[Provided records Boundary: Start]

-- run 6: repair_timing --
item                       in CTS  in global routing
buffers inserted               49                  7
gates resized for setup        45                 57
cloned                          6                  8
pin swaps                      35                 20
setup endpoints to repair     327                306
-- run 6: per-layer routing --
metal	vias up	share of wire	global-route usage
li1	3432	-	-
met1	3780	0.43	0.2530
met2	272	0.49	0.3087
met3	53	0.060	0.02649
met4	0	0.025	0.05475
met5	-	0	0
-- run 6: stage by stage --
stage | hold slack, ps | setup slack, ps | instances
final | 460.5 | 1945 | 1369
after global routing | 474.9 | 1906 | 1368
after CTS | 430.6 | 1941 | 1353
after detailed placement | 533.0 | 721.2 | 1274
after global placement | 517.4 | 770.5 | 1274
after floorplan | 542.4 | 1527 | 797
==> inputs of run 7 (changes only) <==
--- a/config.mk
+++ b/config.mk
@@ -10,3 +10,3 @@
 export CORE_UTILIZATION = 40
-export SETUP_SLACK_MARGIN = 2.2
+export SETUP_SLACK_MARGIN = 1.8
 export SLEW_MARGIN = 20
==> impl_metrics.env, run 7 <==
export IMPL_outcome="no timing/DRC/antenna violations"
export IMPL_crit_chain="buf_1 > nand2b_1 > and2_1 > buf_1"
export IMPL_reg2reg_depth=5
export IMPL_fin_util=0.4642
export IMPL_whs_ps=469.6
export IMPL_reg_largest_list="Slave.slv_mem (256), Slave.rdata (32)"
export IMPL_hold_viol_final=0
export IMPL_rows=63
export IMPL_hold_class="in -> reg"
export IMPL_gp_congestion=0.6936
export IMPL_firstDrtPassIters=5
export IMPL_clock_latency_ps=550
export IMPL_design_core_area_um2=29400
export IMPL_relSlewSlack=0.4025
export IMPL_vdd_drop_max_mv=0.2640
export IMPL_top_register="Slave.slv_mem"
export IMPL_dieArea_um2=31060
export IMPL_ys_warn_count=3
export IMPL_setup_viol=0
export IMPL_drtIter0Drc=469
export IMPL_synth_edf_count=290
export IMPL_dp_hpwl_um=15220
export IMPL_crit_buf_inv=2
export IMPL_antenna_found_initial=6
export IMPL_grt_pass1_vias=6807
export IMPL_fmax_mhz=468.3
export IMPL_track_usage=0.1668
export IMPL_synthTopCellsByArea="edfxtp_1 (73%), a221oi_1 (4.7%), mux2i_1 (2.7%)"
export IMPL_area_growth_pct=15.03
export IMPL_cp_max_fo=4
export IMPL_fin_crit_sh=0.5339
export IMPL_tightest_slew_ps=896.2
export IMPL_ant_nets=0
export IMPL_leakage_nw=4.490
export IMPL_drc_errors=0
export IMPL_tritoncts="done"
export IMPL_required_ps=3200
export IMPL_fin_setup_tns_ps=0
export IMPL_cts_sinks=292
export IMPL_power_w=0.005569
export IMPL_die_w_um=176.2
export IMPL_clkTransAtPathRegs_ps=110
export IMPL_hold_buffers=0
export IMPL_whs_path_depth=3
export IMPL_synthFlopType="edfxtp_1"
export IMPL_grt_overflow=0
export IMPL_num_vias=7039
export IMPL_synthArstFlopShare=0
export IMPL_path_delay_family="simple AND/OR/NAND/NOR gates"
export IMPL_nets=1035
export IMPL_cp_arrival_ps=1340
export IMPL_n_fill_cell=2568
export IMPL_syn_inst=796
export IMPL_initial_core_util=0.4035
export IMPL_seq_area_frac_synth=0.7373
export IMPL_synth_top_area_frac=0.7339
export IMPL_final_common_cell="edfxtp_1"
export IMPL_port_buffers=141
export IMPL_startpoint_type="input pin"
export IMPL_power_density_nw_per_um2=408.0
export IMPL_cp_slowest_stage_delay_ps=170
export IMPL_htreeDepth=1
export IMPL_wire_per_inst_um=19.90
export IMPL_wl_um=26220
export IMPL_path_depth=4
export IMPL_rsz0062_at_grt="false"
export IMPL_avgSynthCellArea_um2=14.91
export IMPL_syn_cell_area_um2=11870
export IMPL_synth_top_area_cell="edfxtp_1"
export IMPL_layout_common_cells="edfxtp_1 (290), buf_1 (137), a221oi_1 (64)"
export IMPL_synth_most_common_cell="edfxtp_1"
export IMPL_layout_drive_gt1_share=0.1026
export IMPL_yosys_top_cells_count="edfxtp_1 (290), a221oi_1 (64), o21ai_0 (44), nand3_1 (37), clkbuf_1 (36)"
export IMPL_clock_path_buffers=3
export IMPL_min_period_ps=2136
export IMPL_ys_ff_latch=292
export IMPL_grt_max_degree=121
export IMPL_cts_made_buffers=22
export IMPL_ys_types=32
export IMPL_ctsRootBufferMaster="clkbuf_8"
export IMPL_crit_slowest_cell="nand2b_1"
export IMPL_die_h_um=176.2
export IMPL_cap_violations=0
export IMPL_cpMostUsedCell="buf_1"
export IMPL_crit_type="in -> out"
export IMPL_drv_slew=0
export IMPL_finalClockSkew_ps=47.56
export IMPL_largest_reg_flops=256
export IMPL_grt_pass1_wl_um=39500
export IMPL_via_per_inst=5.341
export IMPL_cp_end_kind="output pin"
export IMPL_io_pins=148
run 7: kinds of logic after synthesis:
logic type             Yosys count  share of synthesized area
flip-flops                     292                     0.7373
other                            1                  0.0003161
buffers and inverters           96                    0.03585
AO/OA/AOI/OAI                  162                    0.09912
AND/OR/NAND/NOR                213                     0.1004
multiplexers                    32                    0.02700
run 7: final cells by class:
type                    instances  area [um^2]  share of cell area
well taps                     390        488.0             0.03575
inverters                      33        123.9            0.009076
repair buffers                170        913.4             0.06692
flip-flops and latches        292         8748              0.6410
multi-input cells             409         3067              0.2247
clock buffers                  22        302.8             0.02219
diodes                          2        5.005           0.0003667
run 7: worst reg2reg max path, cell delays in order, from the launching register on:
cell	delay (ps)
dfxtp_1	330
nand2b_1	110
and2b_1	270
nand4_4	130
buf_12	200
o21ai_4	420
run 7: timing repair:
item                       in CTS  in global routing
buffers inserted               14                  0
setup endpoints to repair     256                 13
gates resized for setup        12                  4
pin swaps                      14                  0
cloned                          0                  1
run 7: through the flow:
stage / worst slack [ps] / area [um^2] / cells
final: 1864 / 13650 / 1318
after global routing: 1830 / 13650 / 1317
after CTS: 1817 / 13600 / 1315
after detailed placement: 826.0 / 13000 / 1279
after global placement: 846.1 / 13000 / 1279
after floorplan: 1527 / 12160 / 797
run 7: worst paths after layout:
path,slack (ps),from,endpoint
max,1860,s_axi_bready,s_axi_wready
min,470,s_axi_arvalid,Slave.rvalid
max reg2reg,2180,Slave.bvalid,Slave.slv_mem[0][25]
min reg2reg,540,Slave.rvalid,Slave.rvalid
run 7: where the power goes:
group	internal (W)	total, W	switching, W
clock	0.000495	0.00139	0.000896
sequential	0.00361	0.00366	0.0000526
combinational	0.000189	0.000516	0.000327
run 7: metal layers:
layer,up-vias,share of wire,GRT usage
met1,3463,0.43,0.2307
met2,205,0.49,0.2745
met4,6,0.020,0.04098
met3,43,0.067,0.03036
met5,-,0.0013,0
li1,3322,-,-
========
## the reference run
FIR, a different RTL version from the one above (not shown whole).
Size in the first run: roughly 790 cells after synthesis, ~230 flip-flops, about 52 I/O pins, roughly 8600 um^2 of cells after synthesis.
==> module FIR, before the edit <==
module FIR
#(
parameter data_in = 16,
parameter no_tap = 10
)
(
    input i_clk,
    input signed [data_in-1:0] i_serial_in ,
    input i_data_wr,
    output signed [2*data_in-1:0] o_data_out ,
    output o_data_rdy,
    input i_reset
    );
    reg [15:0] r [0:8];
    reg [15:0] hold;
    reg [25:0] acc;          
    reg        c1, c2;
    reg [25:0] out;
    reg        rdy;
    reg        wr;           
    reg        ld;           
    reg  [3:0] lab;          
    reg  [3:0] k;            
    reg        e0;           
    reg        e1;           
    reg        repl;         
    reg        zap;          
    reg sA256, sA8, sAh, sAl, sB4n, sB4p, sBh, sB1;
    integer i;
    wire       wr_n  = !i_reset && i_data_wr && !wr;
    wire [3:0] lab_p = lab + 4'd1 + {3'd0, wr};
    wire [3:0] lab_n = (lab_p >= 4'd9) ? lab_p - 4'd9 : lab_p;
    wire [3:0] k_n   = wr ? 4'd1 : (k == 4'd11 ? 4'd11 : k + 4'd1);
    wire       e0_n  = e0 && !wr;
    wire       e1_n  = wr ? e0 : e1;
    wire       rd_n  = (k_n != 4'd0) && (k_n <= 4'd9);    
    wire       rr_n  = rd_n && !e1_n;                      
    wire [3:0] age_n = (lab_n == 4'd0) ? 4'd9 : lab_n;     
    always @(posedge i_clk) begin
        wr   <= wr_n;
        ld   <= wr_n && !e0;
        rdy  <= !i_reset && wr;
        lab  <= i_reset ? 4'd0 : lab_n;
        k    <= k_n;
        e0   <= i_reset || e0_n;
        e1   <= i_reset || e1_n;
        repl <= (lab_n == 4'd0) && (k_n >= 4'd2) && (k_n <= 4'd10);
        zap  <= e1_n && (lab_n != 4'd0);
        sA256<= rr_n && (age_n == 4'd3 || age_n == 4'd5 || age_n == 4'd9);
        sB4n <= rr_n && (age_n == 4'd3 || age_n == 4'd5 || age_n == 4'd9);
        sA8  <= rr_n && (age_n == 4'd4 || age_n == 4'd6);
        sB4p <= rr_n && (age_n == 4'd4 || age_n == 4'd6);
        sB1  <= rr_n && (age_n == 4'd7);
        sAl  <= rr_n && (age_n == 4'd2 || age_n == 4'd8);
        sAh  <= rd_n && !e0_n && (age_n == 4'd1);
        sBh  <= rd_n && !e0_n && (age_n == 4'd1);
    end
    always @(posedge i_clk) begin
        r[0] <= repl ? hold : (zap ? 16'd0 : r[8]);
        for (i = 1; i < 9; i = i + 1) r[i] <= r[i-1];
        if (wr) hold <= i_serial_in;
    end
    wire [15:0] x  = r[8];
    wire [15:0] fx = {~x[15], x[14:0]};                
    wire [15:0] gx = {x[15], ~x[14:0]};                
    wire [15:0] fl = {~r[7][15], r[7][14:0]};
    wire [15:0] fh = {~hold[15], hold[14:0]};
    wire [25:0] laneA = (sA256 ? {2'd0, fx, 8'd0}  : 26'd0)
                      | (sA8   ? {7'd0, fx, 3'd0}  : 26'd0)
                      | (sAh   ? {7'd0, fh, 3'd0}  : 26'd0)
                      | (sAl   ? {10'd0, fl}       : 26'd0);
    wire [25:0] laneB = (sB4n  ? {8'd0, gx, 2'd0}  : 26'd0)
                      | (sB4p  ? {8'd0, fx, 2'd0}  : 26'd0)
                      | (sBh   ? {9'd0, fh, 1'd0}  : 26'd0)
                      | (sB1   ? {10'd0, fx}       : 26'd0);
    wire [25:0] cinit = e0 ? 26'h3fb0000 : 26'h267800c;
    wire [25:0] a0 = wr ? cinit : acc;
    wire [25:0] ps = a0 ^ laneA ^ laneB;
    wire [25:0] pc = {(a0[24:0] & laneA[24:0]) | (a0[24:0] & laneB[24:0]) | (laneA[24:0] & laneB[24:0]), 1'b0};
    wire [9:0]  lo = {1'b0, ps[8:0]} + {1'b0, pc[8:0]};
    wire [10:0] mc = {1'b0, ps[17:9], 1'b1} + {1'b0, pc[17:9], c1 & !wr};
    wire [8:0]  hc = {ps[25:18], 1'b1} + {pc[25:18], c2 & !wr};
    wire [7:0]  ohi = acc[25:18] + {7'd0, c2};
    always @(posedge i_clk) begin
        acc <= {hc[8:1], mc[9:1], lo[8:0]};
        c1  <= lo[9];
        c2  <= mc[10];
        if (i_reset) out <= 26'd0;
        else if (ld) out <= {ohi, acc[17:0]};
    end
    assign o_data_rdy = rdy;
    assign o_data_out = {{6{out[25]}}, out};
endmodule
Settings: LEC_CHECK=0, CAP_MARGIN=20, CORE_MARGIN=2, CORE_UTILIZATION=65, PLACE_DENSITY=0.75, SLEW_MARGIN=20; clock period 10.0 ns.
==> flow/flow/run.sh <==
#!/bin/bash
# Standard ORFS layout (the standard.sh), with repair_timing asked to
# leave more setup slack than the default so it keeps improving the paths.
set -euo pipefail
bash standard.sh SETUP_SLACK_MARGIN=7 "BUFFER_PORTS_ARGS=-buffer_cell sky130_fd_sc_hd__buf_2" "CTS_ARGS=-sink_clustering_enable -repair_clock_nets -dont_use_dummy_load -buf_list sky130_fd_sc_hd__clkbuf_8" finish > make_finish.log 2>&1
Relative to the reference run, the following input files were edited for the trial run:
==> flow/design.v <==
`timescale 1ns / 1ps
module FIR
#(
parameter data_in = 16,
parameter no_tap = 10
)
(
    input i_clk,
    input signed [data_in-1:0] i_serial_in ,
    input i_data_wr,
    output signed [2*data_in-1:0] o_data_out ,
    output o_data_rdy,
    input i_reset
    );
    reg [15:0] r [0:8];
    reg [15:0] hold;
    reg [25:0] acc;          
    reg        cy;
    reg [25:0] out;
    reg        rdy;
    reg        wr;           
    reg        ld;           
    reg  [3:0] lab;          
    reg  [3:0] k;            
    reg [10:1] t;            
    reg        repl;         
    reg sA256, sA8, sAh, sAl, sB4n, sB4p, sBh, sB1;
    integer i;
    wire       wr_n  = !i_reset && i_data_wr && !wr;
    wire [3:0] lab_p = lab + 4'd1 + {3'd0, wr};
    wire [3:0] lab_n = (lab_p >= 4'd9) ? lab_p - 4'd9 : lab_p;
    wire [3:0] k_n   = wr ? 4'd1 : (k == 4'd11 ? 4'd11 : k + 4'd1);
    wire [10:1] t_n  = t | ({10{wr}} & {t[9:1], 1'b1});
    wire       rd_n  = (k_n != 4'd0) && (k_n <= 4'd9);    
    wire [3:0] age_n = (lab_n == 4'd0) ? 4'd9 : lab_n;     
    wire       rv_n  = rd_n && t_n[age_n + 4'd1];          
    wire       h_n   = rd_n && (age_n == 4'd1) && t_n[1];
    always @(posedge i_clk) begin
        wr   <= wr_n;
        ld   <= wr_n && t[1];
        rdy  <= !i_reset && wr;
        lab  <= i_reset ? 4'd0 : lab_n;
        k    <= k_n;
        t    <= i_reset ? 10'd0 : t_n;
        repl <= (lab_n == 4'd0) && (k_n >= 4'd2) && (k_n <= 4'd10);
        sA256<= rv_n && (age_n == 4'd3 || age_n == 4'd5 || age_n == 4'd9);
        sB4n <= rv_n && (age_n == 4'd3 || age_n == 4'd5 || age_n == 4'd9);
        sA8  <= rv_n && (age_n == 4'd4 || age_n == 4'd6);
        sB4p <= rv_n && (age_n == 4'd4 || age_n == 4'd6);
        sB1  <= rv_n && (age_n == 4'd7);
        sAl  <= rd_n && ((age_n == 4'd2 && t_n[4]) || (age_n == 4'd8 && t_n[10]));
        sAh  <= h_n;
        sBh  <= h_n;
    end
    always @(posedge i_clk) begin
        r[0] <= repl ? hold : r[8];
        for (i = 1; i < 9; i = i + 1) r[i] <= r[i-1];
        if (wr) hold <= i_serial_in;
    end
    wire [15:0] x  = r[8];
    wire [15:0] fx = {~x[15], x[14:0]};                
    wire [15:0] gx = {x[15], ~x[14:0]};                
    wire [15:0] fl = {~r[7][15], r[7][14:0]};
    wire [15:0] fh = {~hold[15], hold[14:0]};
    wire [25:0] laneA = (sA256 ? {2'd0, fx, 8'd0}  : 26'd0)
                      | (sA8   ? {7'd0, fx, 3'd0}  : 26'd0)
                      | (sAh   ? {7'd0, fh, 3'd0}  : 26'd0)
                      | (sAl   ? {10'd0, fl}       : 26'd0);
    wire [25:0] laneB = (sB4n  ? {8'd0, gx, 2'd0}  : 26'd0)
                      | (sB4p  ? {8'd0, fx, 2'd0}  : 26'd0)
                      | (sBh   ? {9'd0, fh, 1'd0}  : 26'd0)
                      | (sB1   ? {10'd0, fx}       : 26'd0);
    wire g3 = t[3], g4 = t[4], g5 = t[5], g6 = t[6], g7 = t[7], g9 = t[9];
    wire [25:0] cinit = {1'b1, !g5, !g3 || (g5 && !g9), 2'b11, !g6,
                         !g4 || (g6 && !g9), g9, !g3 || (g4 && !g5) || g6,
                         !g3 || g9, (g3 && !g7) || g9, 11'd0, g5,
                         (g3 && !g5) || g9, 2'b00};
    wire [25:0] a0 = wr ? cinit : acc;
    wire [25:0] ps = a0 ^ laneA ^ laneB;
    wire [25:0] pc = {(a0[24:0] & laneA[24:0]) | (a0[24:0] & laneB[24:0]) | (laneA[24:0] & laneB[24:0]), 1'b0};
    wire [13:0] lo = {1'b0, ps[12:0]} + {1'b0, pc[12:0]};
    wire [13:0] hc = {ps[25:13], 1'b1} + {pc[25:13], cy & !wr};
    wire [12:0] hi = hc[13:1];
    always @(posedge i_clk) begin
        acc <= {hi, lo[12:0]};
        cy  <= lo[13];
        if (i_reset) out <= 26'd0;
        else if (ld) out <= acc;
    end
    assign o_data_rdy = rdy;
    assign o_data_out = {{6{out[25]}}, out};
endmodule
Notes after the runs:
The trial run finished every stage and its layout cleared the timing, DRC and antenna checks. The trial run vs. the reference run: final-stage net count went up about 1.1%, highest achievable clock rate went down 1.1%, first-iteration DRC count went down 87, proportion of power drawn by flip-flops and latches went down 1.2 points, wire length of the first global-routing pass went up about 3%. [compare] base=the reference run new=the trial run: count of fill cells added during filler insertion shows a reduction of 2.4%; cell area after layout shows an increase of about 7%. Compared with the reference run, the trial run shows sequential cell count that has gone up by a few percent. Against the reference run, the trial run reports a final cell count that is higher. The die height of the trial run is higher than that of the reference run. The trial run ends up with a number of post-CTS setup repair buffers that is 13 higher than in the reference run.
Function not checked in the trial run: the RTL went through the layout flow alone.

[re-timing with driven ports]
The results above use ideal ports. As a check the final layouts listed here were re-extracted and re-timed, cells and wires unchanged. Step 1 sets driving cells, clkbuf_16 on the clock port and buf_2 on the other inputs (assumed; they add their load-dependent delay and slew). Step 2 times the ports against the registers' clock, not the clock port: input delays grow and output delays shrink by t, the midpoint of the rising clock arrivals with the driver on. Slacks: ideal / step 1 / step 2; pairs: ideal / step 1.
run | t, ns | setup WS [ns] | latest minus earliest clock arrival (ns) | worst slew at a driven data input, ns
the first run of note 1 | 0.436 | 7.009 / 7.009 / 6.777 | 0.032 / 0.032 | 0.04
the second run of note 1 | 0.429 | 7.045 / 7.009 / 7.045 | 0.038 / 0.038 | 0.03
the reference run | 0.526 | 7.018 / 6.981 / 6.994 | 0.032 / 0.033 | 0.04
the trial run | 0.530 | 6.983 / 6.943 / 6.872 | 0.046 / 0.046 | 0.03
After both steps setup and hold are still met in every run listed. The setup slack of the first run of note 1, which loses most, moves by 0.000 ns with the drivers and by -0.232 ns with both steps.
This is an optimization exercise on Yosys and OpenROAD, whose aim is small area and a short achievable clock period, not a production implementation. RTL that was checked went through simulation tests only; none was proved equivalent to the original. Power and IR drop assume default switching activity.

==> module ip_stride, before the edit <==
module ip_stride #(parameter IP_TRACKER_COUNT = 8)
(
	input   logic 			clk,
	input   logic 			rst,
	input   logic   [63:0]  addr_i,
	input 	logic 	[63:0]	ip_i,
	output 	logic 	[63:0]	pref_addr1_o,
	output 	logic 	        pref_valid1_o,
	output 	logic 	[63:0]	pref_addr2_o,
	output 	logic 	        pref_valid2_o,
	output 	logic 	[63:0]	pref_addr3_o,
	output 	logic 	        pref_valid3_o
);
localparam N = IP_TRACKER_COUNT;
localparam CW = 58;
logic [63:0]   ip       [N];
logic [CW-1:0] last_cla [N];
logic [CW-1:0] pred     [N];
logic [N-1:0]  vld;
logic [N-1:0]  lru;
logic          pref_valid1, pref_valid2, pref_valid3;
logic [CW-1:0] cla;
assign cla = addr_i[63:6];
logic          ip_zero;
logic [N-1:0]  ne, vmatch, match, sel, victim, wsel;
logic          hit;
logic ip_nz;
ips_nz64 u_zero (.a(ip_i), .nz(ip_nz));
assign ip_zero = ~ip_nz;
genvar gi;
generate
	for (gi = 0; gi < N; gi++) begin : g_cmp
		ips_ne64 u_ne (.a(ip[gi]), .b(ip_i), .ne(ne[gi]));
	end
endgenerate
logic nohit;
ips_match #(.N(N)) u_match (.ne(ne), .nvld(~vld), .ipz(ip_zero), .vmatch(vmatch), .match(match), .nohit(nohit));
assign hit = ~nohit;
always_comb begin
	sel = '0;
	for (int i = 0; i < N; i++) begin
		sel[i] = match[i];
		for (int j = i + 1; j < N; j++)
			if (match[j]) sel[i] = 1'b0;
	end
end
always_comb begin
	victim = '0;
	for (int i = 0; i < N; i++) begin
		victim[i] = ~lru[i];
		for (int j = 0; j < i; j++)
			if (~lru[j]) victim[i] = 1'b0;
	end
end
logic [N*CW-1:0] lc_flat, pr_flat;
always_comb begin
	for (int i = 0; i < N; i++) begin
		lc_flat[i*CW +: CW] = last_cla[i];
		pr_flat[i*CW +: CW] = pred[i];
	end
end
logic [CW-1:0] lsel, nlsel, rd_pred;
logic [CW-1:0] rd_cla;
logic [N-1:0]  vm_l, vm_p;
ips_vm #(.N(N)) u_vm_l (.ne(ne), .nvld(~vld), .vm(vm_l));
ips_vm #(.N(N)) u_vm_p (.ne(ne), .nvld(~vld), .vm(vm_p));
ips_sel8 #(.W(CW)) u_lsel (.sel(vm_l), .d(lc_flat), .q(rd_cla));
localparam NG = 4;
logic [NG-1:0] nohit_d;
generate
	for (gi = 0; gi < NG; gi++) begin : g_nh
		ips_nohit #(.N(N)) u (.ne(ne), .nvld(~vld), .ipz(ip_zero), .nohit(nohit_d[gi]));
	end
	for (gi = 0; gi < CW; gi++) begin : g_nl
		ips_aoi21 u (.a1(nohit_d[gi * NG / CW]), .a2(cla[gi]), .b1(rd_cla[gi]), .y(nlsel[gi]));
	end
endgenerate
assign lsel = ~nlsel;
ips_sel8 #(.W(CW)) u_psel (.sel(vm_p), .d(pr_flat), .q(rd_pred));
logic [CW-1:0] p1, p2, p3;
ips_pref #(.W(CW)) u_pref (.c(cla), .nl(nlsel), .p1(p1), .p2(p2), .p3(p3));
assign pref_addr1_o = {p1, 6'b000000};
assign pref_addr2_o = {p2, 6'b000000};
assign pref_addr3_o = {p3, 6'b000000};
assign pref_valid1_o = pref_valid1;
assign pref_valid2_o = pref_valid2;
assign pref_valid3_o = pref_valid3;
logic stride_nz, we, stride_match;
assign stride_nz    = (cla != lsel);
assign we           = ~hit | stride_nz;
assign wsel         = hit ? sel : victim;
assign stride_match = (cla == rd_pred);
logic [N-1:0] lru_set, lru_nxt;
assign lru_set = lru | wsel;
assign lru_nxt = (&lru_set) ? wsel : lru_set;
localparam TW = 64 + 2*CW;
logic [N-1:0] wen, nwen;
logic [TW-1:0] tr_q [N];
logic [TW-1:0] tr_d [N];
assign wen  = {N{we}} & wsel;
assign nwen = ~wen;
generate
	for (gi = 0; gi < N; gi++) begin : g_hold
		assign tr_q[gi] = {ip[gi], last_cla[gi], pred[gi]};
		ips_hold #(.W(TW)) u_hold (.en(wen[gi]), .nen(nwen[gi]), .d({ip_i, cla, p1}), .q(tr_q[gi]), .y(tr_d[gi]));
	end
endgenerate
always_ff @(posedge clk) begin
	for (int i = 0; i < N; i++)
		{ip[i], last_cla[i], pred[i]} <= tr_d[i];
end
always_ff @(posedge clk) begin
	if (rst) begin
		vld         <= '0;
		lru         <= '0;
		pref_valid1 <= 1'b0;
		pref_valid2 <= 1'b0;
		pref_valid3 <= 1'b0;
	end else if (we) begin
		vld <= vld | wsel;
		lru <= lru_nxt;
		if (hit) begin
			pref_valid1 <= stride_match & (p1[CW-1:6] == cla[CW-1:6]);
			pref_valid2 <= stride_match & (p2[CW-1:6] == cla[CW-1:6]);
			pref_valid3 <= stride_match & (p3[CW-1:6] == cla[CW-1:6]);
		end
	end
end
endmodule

[Provided records Boundary: End]

§ **Task**: What you should output is every line of the records above, from the first through the line containing "-- run 6: stage", unchanged.

§ **Exercise result**:
-- run 6: repair_timing --
item                       in CTS  in global routing
buffers inserted               49                  7
gates resized for setup        45                 57
cloned                          6                  8
pin swaps                      35                 20
setup endpoints to repair     327                306
-- run 6: per-layer routing --
metal	vias up	share of wire	global-route usage
li1	3432	-	-
met1	3780	0.43	0.2530
met2	272	0.49	0.3087
met3	53	0.060	0.02649
met4	0	0.025	0.05475
met5	-	0	0
-- run 6: stage by stage --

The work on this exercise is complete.